This patch implements save/restore of %gs in the kernel, so it can be
used for per-cpu data.  This is not cheap, and we do it for UP as well
as SMP, which is stupid.  Benchmarks, anyone?

Based on this patch by Jeremy Fitzhardinge:

From: Jeremy Fitzhardinge <[EMAIL PROTECTED]>
This patch is the meat of the PDA change.  This patch makes several
related changes:

1: Most significantly, %gs is now used in the kernel.  This means that on
   entry, the old value of %gs is saved away, and it is reloaded with
   __KERNEL_PDA.

2: entry.S constructs the stack in the shape of struct pt_regs, and this
   is passed around the kernel so that the process's saved register
   state can be accessed.

   Unfortunately struct pt_regs doesn't currently have space for %gs
   (or %fs). This patch extends pt_regs to add space for gs (no space
   is allocated for %fs, since it won't be used, and it would just
   complicate the code in entry.S to work around the space).

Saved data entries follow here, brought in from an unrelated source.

File: config.mk
export PLATFORM = sky130hd
export DESIGN_NAME = SDcontroller
export DESIGN_NICKNAME = SDcontroller
export VERILOG_FILES = /design/flow/design.v
export SDC_FILE = /design/flow/constraint.sdc
export NUM_CORES = 4
export LEC_CHECK = 1
export CORE_UTILIZATION = 30
File: run.sh
#!/bin/bash
# OpenROAD 26Q1-2900-gdf79404cd8, Yosys 0.63+post, stock flow scripts
make -C /OpenROAD-flow-scripts/flow DESIGN_CONFIG=/design/flow/config.mk WORK_HOME=/design/flow/orfs finish
File: design.v
module SDcontroller(
		output reg CS1_n, SCLK, DO,
		input  DI,
		input  CLK, RST, CTRL_WRITE, CTRL_READ, 
		input  [31:0] WRITEBUFFER, ADDRESS,
		output BYTE_READY, CONTROLLER_READY,
		output [7:0] READBUFFER
	);
	typedef enum logic [3:0] {
		IDLE,
		INIT_POWERUP,
		INIT_CMD0,
		INIT_CMD55,
		INIT_CMD41,
		INIT_POLL,
		SEND,
		RECEIVE_BYTE_WAIT,
		RECEIVE_BYTE,
		WAIT,
		READ_BLOCK,
		READ_BLOCK_DATA,
		READ_BLOCK_WAIT,
		READ_BLOCK_CRC,
		WRITE_BLOCK,
		ERROR
	} state_t;
	state_t STATE, RETURN;
	reg [24:0] COUNTER;
	reg BYTE_COUNTER;
	reg [55:0] DO_BUFFER;
	reg [7:0]  DI_BUFFER;
	always@(posedge CLK or negedge RST) begin
		if (~RST) begin
			STATE  <= INIT_POWERUP;
			CS1_n      <= 1'b0;
			DO_BUFFER  <= 56'b0;
			CONTROLLER_READY  <= 1'b0;
			BYTE_READY <= 1'b0;
			READBUFFER <= 8'b0; 
			COUNTER  <= 25'b0;
			SCLK     <= 1'b0;
		end else begin
			case (STATE) 
				INIT_POWERUP:
					begin
						COUNTER  <= COUNTER + 25'b1;
						SCLK     <= ~SCLK;
						if (COUNTER == 25'd25000000)
							CS1_n    <= 1'b1;
						if (COUNTER == 25'd25000079) begin
							CS1_n    <= 1'b0;
							STATE    <= INIT_CMD0;
							COUNTER  <= 1'b0;
						end
					end
				INIT_CMD0:
					begin
						COUNTER    <= 25'b0;
						DO_BUFFER  <= 56'hFF_40_00_00_00_00_95;
						RETURN     <= INIT_CMD55;		
						STATE	     <= SEND;
					end
				INIT_CMD55:
					begin
						COUNTER    <= 25'b0;
						DO_BUFFER  <= 56'hFF_77_00_00_00_00_01;
						RETURN     <= INIT_CMD41;		
						STATE      <= SEND;
					end
				INIT_CMD41:
					begin
						COUNTER    <= 25'b0;
						DO_BUFFER  <= 56'hFF_69_00_00_00_00_01;
						RETURN     <= INIT_POLL;		
						STATE      <= SEND;
					end
				INIT_POLL:
					begin
						if (~DI_BUFFER[0])
							STATE  <= IDLE;
						else
							STATE  <= INIT_CMD55;
					end
				IDLE:
					begin
						if (CTRL_READ) begin
							STATE             <= READ_BLOCK;
							CONTROLLER_READY  <= 1'b0;
						end else if (CTRL_WRITE) begin
							STATE             <= WRITE_BLOCK;
							CONTROLLER_READY	<= 1'b0;
						end else begin
							STATE             <= IDLE;
							CONTROLLER_READY  <= 1'b1;
						end
					end
				READ_BLOCK:
					begin	
						COUNTER    <= 25'b0;
						DO_BUFFER  <= {16'hFF_51, ADDRESS, 8'hFF};
						RETURN     <= READ_BLOCK_WAIT;
						STATE      <= SEND;
					end
				READ_BLOCK_WAIT:
					begin
						if (SCLK && (~DI)) begin
							BYTE_COUNTER  <= 511;
							RETURN        <= READ_BLOCK_DATA;
							STATE         <= RECEIVE_BYTE;
						end
						SCLK  <= ~SCLK;
					end
				READ_BLOCK_DATA:
					begin
						READBUFFER  <= DI_BUFFER;
						BYTE_READY  <= 1'b1;
						if (BYTE_COUNTER == 0) begin
							RETURN  <= READ_BLOCK_CRC;
							STATE   <= RECEIVE_BYTE;
						end else begin
							BYTE_COUNTER  <= BYTE_COUNTER - 1;
							RETURN        <= READ_BLOCK_DATA;
							STATE         <= RECEIVE_BYTE;
						end
					end
				READ_BLOCK_CRC:
					begin
						RETURN  <= IDLE;
						STATE   <= RECEIVE_BYTE;
					end
				SEND:	
					begin	
						if (SCLK) begin
							if (COUNTER == 25'd56) begin
								COUNTER  <= 25'b0;
								STATE    <= RECEIVE_BYTE_WAIT;
							end else begin
								DO_BUFFER  <= {DO_BUFFER[54:0], 1'b0};
								COUNTER    <= COUNTER + 25'b1;
							end
						end
						SCLK  <= ~SCLK;
					end
				RECEIVE_BYTE_WAIT:
					begin
						if (SCLK) begin
							if (~DI) begin
								DI_BUFFER  <= 8'b0;
								STATE      <= RECEIVE_BYTE;
							end
						end
						SCLK  <= ~SCLK;
					end
				RECEIVE_BYTE:
					begin
						BYTE_READY  <= 1'b0;
						if (SCLK) begin
							DI_BUFFER  <= {DI_BUFFER[6:0], DI};
							if (COUNTER == 25'd6) begin
								COUNTER  <= 25'd0;
								STATE    <= RETURN;
							end else begin
								COUNTER = COUNTER + 25'b1;
							end
						end
						SCLK  <= ~SCLK;
					end
				WRITE_BLOCK:
					begin
						STATE  <= IDLE;
					end
				default:
					begin
						STATE  <= IDLE;
					end
			endcase
		end
	end
	assign DO = DO_BUFFER[55];
endmodule 
File: constraint.sdc
current_design SDcontroller

set clk_period 8.6
set clk_io_pct 0.2

create_clock -name clk0 -period $clk_period [get_ports {CLK}]

set non_clock_inputs [all_inputs -no_clocks]
set_input_delay [expr $clk_period * $clk_io_pct] -clock clk0 $non_clock_inputs
set_output_delay [expr $clk_period * $clk_io_pct] -clock clk0 [all_outputs]
==> results.toml <==
# synthesis and place-and-route metrics
[clocking]
cts_htree_levels = 3
cts_root_buf = "clkbuf_16"
worstSkewPairLatency_ns = 0.35
numCtsBuffers = 9
cts_max_path_buffers = 2
clock_sink_count = 110
path_clk_slew_ns = 0.07
ctsResizeCount = 0
cts_setup_buffers = 0
cts_tree = "yes"
cts_hold_buf = 0

[global_routing]
grt_util_all_layers = 0.134
antenna_found_initial = 0
grt_max_degree = 90
remaining_global_route_overflow = 0
global_route_wire_length_before_repair_mm = 19.7
vias_in_the_first_global_route = 3990

[layout]
area_growth_syn_to_layout_pct = 17.4
fillers = 1694
share_of_final_layout_standard_cells_stronger_than_drive_strength_1 = 0.0733

[synth]
synth_cell_types = 58
yosys_register_bits = 110
synthesis.area_per_instance_um2 = 9.77
post_synth_edffs = 13
ys_area_um2 = 5400
synth_area_um2 = 5400
ys_cells = 553
ys_seq_share = 0.522
yosys_warnings = 11
synth_top_flop_cell = "dfrtp_1"
post-synth-top-count-cell = "dfrtp_1"
count_of_mapped_cells_out_of_synthesis = 553
synth_area_leader_cell = "dfrtp_1"
postSynth.asyncResetShare = 0.882
yosys-top-cells-area = "dfrtp_1 (44%), edfxtp_1 (7.2%), a21oi_1 (5.8%), nor2_1 (5.7%), a22oi_1 (4.7%)"
synth.cells.most_frequent = "dfrtp_1 (96), nor2_1 (82), a21oi_1 (63)"
top_area_cell_type_share_of_the_netlist_area = 0.445

[drt]
drt_first_iter_violations = 308
route.vias.total = 4179
routed_wire_length_per_instance_um = 14.0
drc = 0
postRouteAntennaNets = 0
antenna_cells = 0
drt-vias-per-instance = 5.15
postRouteWirelength_mm = 11.4
detailedRoute.firstPassIterationCount = 4

[floorplanning]
design.core.area_um2 = 17400
placement_rows = 48
die_height_um = 136
fp.dieW_um = 136
chipArea_um2 = 18500
pin_count = 82
floorplan.core_util = 0.310

[outcome]
status = "finished, final reports clean"

[setup_path]
timing.critical_path.arrival_ns = 3.53
path_max_fanout = 89
rrSetupSlack_ns = 5.35
worstReg2RegStart = "STATE[2]"
setup.worst_path.start_class = "flip-flop"
worstSetupPathType = "flip-flop to flip-flop"
setup.worst_path.end_class = "flip-flop"
critical_path.startpoint = "STATE[2]"
cp_data_required_time_ns = 8.88
worst_r2r_path_depth = 8

[sta]
grt_setup_unrepaired = "false"
max_slew.worst_pin.slew_ns = 0.832
post_layout_minimum_cycle_time_ns = 3.25
hold_ws_ns = 0.488
totalNegativeSetupSlack_ns = 0
final.setup_skew_ns = 0.00526
fmax_mhz = 308
timing_max_transition_violations_final = 0
max-slew-margin-rel = 0.445
final-hold-violation-count = 0
period_used_share = 0.378
finalSetupViolCount = 0

[run]
timing.max_cap.violations = 0
openroad.warnings = 59

[power_and_ir_drop]
power.static_leakage_nw = 2.46
power_density_nw_per_um2 = 343
vdd_ir_drop_max_mv = 0.201

[place]
io_buffers = 49
hpwlAfterDp_mm = 7.39
gpl.final_weighted_congestion = 0.885

[worst_hold_path]
min-delay-start = "DI_BUFFER[7]"
hold_path_depth = 1
hp-class = "flip-flop to flip-flop"
layer usage:
layer,vias up,track usage,part of all wire
met5,-,0,0
met4,0,0.0179,0.016
met3,15,0.0217,0.043
met2,76,0.203,0.46
met1,2045,0.210,0.48
li1,2043,-,-
path summary, 6_finish.rpt:
kind / end
max: DO_BUFFER[15]
min: READBUFFER[7]
max reg2reg: DO_BUFFER[15]
max in group asynchronous: COUNTER[10]
min in group asynchronous: DO_BUFFER[9]
min reg2reg: READBUFFER[7]
registers in the layout, summed over array words and instances (netlist names), 4 cells and up:
register,count
RETURN,4
STATE,4
DI_BUFFER,8
READBUFFER,8
COUNTER,25
DO_BUFFER,56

3: Because %gs is now saved on the stack like %ds, %es and the integer
   registers, there are a number of places where it no longer needs to
   be handled specially; namely context switch, and saving/restoring the
   register state in a signal context.

4: And since kernel threads run in kernel space and call normal kernel
   code, they need to be created with their %gs == __KERNEL_PDA.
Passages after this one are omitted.